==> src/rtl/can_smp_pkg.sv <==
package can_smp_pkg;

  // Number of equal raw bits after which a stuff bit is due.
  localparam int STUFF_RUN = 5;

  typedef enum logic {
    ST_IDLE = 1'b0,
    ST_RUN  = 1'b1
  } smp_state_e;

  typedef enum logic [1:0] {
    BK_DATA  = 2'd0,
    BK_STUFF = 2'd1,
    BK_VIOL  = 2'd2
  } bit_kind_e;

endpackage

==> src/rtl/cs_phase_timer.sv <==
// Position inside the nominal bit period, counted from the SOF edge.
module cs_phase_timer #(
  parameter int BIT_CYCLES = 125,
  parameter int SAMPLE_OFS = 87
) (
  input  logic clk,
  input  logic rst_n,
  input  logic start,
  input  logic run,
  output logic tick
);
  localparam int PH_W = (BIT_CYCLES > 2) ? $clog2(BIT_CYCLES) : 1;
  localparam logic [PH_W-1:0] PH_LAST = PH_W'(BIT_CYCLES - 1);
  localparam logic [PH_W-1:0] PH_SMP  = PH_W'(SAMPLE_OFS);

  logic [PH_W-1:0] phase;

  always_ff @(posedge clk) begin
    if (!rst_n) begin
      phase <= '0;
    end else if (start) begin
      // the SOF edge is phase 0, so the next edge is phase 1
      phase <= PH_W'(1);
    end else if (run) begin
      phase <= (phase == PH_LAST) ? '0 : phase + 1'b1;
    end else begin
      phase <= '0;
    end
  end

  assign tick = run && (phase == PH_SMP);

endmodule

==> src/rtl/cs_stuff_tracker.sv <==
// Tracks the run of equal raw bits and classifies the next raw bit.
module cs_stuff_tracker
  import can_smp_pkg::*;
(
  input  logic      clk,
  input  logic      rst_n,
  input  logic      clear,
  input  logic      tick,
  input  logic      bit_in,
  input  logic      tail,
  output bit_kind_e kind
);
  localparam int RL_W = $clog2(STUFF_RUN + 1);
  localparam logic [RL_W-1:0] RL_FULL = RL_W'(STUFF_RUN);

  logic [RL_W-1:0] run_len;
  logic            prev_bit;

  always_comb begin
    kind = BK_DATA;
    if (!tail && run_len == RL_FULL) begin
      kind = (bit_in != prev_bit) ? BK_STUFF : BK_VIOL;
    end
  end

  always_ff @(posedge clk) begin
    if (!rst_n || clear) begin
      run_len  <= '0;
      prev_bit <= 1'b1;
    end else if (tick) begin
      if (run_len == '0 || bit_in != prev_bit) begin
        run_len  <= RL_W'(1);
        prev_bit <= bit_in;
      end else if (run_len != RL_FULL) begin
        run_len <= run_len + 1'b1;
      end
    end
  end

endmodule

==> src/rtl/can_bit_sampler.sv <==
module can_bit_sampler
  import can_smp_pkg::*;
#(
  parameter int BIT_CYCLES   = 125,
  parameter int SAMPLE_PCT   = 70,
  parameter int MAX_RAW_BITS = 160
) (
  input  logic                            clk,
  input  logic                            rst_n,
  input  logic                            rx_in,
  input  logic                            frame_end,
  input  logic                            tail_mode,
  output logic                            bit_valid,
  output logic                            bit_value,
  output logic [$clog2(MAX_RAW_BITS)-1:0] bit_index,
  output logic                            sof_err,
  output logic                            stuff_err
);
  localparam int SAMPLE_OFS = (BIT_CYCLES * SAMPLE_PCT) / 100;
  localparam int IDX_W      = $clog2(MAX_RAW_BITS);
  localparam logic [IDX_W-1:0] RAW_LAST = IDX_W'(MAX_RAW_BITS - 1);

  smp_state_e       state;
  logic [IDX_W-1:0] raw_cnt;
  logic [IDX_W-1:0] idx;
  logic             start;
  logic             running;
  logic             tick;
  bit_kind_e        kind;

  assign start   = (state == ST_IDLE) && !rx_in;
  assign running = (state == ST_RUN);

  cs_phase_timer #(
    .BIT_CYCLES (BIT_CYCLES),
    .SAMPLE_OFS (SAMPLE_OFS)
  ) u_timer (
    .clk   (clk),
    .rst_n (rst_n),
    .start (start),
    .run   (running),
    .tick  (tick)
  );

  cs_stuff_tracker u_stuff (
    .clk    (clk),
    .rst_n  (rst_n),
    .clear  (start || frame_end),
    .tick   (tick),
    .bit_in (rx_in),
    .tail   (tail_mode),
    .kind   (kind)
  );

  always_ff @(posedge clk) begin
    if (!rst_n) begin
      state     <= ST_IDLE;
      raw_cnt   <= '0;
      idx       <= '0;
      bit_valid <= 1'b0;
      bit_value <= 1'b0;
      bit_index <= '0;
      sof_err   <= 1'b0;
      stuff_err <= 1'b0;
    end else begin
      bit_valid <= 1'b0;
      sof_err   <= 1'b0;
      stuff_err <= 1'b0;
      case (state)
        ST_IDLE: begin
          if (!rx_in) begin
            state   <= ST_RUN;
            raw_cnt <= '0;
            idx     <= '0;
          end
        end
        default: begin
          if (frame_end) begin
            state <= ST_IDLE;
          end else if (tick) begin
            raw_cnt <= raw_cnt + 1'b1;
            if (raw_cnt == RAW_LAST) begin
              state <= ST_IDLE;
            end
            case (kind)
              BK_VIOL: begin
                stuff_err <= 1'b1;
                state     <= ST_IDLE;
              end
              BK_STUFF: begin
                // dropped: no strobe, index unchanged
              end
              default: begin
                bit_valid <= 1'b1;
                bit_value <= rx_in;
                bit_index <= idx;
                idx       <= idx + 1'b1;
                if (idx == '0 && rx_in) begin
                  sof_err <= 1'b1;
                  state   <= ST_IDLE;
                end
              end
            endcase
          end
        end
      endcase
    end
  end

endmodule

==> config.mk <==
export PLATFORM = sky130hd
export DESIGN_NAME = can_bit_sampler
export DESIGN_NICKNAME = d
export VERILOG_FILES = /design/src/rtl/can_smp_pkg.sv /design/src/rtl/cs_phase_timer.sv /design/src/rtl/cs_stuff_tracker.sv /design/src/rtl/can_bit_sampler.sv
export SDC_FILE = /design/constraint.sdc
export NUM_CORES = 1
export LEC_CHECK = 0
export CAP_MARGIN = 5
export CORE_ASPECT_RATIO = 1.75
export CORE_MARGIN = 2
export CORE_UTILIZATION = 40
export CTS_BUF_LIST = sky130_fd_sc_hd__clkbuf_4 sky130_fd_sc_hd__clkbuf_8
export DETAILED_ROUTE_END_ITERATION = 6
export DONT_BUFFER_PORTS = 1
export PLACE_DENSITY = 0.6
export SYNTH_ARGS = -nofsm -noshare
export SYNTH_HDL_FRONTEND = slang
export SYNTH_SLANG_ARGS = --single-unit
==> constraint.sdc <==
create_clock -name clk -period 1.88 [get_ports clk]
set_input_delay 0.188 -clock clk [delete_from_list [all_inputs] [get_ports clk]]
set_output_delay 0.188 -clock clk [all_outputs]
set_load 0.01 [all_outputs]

****************************************

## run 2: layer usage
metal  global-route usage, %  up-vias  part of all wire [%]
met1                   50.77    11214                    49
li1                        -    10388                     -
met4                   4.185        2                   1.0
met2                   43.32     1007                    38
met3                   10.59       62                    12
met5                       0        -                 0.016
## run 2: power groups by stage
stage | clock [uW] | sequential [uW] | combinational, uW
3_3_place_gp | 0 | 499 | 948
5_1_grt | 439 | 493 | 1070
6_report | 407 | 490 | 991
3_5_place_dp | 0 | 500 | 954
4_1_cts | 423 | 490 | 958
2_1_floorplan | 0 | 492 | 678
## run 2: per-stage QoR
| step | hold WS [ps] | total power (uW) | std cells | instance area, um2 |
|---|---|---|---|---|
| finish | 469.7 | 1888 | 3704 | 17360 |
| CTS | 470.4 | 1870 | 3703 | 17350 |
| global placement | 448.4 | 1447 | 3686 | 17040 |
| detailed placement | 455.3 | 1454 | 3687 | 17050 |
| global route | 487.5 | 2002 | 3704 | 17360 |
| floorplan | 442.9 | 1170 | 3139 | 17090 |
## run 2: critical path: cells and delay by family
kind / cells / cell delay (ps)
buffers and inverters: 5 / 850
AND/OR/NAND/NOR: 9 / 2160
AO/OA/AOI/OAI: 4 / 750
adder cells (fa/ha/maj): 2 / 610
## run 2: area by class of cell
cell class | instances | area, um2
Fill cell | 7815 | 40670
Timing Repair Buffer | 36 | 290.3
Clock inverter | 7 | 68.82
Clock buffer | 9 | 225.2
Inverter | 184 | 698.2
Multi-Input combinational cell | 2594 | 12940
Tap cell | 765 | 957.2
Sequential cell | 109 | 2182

****************************************

● EXERCISE REQUIREMENTS:
Within the listing above, the range opens at the line with "2002 | 3704 | 17360 |" and closes at the line with "Fill cell | 7815 | 40670". Reproduce exactly the lines of that range, including both ends.

● SOLUTION:
| global route | 487.5 | 2002 | 3704 | 17360 |
| floorplan | 442.9 | 1170 | 3139 | 17090 |
## run 2: critical path: cells and delay by family
kind / cells / cell delay (ps)
buffers and inverters: 5 / 850
AND/OR/NAND/NOR: 9 / 2160
AO/OA/AOI/OAI: 4 / 750
adder cells (fa/ha/maj): 2 / 610
## run 2: area by class of cell
cell class | instances | area, um2
Fill cell | 7815 | 40670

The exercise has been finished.